- Work instruction -
Please repeat each line of the data exactly, with nothing left out.

[Collected data entries]
------------------------------------------------------------------------

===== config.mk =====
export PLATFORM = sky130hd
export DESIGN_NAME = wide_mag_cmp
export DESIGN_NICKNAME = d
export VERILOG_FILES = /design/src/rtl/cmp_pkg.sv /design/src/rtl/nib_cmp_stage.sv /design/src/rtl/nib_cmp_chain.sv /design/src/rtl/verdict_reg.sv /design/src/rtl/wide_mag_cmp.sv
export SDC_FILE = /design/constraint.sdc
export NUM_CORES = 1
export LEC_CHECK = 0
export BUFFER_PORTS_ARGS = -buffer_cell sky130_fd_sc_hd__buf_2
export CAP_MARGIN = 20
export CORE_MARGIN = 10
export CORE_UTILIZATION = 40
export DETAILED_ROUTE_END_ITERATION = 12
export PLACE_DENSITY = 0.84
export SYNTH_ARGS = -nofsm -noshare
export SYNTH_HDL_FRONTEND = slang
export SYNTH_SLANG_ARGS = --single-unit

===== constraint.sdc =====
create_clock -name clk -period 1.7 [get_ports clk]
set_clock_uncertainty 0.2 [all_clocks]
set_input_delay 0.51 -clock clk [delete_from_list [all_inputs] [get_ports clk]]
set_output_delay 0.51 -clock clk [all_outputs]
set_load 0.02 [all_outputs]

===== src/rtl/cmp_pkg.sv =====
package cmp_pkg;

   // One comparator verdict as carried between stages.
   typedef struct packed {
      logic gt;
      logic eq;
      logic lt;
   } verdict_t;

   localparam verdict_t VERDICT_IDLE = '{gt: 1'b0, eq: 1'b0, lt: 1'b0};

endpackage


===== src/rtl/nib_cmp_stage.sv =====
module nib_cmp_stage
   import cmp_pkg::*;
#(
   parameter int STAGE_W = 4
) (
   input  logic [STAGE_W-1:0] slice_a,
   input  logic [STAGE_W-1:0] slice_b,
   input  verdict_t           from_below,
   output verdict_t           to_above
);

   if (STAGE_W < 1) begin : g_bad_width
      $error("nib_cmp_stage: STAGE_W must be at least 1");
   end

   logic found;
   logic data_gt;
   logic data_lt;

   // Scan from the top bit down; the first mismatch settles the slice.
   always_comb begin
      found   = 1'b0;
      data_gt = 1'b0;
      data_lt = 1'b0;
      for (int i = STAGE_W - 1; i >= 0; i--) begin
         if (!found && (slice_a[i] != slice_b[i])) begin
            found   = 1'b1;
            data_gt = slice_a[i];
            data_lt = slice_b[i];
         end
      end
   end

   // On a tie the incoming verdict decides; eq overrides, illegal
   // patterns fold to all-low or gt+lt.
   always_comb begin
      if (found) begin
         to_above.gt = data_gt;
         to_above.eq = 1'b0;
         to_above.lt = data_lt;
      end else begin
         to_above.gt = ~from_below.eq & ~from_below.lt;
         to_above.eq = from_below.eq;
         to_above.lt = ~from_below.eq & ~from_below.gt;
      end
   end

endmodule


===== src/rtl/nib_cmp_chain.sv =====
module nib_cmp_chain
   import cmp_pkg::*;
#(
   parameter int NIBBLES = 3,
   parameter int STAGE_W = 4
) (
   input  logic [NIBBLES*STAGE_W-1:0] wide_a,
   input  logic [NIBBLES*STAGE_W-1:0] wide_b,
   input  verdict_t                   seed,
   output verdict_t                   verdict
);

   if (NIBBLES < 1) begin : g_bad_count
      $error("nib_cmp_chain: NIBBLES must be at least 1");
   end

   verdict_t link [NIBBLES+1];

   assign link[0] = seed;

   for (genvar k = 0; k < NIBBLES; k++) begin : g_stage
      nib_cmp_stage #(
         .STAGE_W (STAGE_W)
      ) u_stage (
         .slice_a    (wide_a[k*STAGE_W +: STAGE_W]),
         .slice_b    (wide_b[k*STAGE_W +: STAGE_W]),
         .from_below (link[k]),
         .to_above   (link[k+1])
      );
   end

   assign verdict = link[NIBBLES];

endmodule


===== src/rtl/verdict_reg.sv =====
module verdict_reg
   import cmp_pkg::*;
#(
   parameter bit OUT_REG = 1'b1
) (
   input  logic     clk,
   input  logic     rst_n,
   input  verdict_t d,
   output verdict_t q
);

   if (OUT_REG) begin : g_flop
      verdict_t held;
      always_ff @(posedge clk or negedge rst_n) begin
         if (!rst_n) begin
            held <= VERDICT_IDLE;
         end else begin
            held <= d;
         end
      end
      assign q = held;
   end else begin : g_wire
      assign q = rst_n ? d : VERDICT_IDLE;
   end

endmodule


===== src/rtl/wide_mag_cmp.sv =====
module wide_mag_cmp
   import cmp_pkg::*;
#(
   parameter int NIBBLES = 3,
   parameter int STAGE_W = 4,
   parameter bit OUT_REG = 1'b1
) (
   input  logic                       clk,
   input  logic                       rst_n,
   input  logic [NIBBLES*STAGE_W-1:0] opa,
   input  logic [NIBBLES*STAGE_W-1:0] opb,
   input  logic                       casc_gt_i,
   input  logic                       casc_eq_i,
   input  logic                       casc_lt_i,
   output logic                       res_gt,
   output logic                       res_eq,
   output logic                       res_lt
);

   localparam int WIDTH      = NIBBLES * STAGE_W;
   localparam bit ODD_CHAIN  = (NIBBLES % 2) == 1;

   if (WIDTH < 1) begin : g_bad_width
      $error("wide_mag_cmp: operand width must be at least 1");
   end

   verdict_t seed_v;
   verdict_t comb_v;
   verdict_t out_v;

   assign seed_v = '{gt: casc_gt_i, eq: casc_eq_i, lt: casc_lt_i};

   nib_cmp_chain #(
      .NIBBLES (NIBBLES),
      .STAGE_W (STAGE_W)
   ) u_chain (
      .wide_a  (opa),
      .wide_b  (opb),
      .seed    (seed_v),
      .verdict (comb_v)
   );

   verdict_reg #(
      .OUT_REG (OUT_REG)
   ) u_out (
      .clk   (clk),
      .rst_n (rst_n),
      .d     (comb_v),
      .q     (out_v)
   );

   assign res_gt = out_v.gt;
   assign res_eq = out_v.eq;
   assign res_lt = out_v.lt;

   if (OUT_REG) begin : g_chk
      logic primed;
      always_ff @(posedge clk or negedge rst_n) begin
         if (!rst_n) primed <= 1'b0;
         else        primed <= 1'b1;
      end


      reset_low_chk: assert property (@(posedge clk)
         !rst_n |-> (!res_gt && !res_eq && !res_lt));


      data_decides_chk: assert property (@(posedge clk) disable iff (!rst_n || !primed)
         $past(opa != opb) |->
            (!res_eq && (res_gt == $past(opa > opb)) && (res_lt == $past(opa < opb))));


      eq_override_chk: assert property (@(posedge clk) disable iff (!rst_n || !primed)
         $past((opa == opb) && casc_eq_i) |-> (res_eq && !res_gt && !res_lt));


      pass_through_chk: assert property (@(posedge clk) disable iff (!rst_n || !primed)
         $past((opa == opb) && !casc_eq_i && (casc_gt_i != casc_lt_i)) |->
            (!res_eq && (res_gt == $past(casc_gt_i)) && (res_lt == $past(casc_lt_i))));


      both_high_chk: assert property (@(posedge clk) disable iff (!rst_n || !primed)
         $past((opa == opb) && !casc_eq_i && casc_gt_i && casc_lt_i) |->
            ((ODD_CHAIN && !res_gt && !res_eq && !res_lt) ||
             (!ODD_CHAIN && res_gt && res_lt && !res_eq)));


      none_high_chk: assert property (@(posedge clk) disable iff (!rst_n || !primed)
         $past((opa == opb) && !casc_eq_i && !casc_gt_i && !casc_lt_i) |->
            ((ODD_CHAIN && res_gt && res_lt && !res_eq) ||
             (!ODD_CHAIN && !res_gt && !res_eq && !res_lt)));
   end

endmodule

------------------------------------------------------------------------

- Task result -
===== config.mk =====
export PLATFORM = sky130hd
export DESIGN_NAME = wide_mag_cmp
export DESIGN_NICKNAME = d
export VERILOG_FILES = /design/src/rtl/cmp_pkg.sv /design/src/rtl/nib_cmp_stage.sv /design/src/rtl/nib_cmp_chain.sv /design/src/rtl/verdict_reg.sv /design/src/rtl/wide_mag_cmp.sv
export SDC_FILE = /design/constraint.sdc
export NUM_CORES = 1
export LEC_CHECK = 0
export BUFFER_PORTS_ARGS = -buffer_cell sky130_fd_sc_hd__buf_2
export CAP_MARGIN = 20
export CORE_MARGIN = 10
export CORE_UTILIZATION = 40
export DETAILED_ROUTE_END_ITERATION = 12
export PLACE_DENSITY = 0.84
export SYNTH_ARGS = -nofsm -noshare
export SYNTH_HDL_FRONTEND = slang
export SYNTH_SLANG_ARGS = --single-unit

===== constraint.sdc =====
create_clock -name clk -period 1.7 [get_ports clk]
set_clock_uncertainty 0.2 [all_clocks]
set_input_delay 0.51 -clock clk [delete_from_list [all_inputs] [get_ports clk]]
set_output_delay 0.51 -clock clk [all_outputs]
set_load 0.02 [all_outputs]

===== src/rtl/cmp_pkg.sv =====
package cmp_pkg;

   // One comparator verdict as carried between stages.
   typedef struct packed {
      logic gt;
      logic eq;
      logic lt;
   } verdict_t;

   localparam verdict_t VERDICT_IDLE = '{gt: 1'b0, eq: 1'b0, lt: 1'b0};

endpackage


===== src/rtl/nib_cmp_stage.sv =====
module nib_cmp_stage
   import cmp_pkg::*;
#(
   parameter int STAGE_W = 4
) (
   input  logic [STAGE_W-1:0] slice_a,
   input  logic [STAGE_W-1:0] slice_b,
   input  verdict_t           from_below,
   output verdict_t           to_above
);

   if (STAGE_W < 1) begin : g_bad_width
      $error("nib_cmp_stage: STAGE_W must be at least 1");
   end

   logic found;
   logic data_gt;
   logic data_lt;

   // Scan from the top bit down; the first mismatch settles the slice.
   always_comb begin
      found   = 1'b0;
      data_gt = 1'b0;
      data_lt = 1'b0;
      for (int i = STAGE_W - 1; i >= 0; i--) begin
         if (!found && (slice_a[i] != slice_b[i])) begin
            found   = 1'b1;
            data_gt = slice_a[i];
            data_lt = slice_b[i];
         end
      end
   end

   // On a tie the incoming verdict decides; eq overrides, illegal
   // patterns fold to all-low or gt+lt.
   always_comb begin
      if (found) begin
         to_above.gt = data_gt;
         to_above.eq = 1'b0;
         to_above.lt = data_lt;
      end else begin
         to_above.gt = ~from_below.eq & ~from_below.lt;
         to_above.eq = from_below.eq;
         to_above.lt = ~from_below.eq & ~from_below.gt;
      end
   end

endmodule


===== src/rtl/nib_cmp_chain.sv =====
module nib_cmp_chain
   import cmp_pkg::*;
#(
   parameter int NIBBLES = 3,
   parameter int STAGE_W = 4
) (
   input  logic [NIBBLES*STAGE_W-1:0] wide_a,
   input  logic [NIBBLES*STAGE_W-1:0] wide_b,
   input  verdict_t                   seed,
   output verdict_t                   verdict
);

   if (NIBBLES < 1) begin : g_bad_count
      $error("nib_cmp_chain: NIBBLES must be at least 1");
   end

   verdict_t link [NIBBLES+1];

   assign link[0] = seed;

   for (genvar k = 0; k < NIBBLES; k++) begin : g_stage
      nib_cmp_stage #(
         .STAGE_W (STAGE_W)
      ) u_stage (
         .slice_a    (wide_a[k*STAGE_W +: STAGE_W]),
         .slice_b    (wide_b[k*STAGE_W +: STAGE_W]),
         .from_below (link[k]),
         .to_above   (link[k+1])
      );
   end

   assign verdict = link[NIBBLES];

endmodule


===== src/rtl/verdict_reg.sv =====
module verdict_reg
   import cmp_pkg::*;
#(
   parameter bit OUT_REG = 1'b1
) (
   input  logic     clk,
   input  logic     rst_n,
   input  verdict_t d,
   output verdict_t q
);

   if (OUT_REG) begin : g_flop
      verdict_t held;
      always_ff @(posedge clk or negedge rst_n) begin
         if (!rst_n) begin
            held <= VERDICT_IDLE;
         end else begin
            held <= d;
         end
      end
      assign q = held;
   end else begin : g_wire
      assign q = rst_n ? d : VERDICT_IDLE;
   end

endmodule


===== src/rtl/wide_mag_cmp.sv =====
module wide_mag_cmp
   import cmp_pkg::*;
#(
   parameter int NIBBLES = 3,
   parameter int STAGE_W = 4,
   parameter bit OUT_REG = 1'b1
) (
   input  logic                       clk,
   input  logic                       rst_n,
   input  logic [NIBBLES*STAGE_W-1:0] opa,
   input  logic [NIBBLES*STAGE_W-1:0] opb,
   input  logic                       casc_gt_i,
   input  logic                       casc_eq_i,
   input  logic                       casc_lt_i,
   output logic                       res_gt,
   output logic                       res_eq,
   output logic                       res_lt
);

   localparam int WIDTH      = NIBBLES * STAGE_W;
   localparam bit ODD_CHAIN  = (NIBBLES % 2) == 1;

   if (WIDTH < 1) begin : g_bad_width
      $error("wide_mag_cmp: operand width must be at least 1");
   end

   verdict_t seed_v;
   verdict_t comb_v;
   verdict_t out_v;

   assign seed_v = '{gt: casc_gt_i, eq: casc_eq_i, lt: casc_lt_i};

   nib_cmp_chain #(
      .NIBBLES (NIBBLES),
      .STAGE_W (STAGE_W)
   ) u_chain (
      .wide_a  (opa),
      .wide_b  (opb),
      .seed    (seed_v),
      .verdict (comb_v)
   );

   verdict_reg #(
      .OUT_REG (OUT_REG)
   ) u_out (
      .clk   (clk),
      .rst_n (rst_n),
      .d     (comb_v),
      .q     (out_v)
   );

   assign res_gt = out_v.gt;
   assign res_eq = out_v.eq;
   assign res_lt = out_v.lt;

   if (OUT_REG) begin : g_chk
      logic primed;
      always_ff @(posedge clk or negedge rst_n) begin
         if (!rst_n) primed <= 1'b0;
         else        primed <= 1'b1;
      end


      reset_low_chk: assert property (@(posedge clk)
         !rst_n |-> (!res_gt && !res_eq && !res_lt));


      data_decides_chk: assert property (@(posedge clk) disable iff (!rst_n || !primed)
         $past(opa != opb) |->
            (!res_eq && (res_gt == $past(opa > opb)) && (res_lt == $past(opa < opb))));


      eq_override_chk: assert property (@(posedge clk) disable iff (!rst_n || !primed)
         $past((opa == opb) && casc_eq_i) |-> (res_eq && !res_gt && !res_lt));


      pass_through_chk: assert property (@(posedge clk) disable iff (!rst_n || !primed)
         $past((opa == opb) && !casc_eq_i && (casc_gt_i != casc_lt_i)) |->
            (!res_eq && (res_gt == $past(casc_gt_i)) && (res_lt == $past(casc_lt_i))));


      both_high_chk: assert property (@(posedge clk) disable iff (!rst_n || !primed)
         $past((opa == opb) && !casc_eq_i && casc_gt_i && casc_lt_i) |->
            ((ODD_CHAIN && !res_gt && !res_eq && !res_lt) ||
             (!ODD_CHAIN && res_gt && res_lt && !res_eq)));


      none_high_chk: assert property (@(posedge clk) disable iff (!rst_n || !primed)
         $past((opa == opb) && !casc_eq_i && !casc_gt_i && !casc_lt_i) |->
            ((ODD_CHAIN && res_gt && res_lt && !res_eq) ||
             (!ODD_CHAIN && !res_gt && !res_eq && !res_lt)));
   end

endmodule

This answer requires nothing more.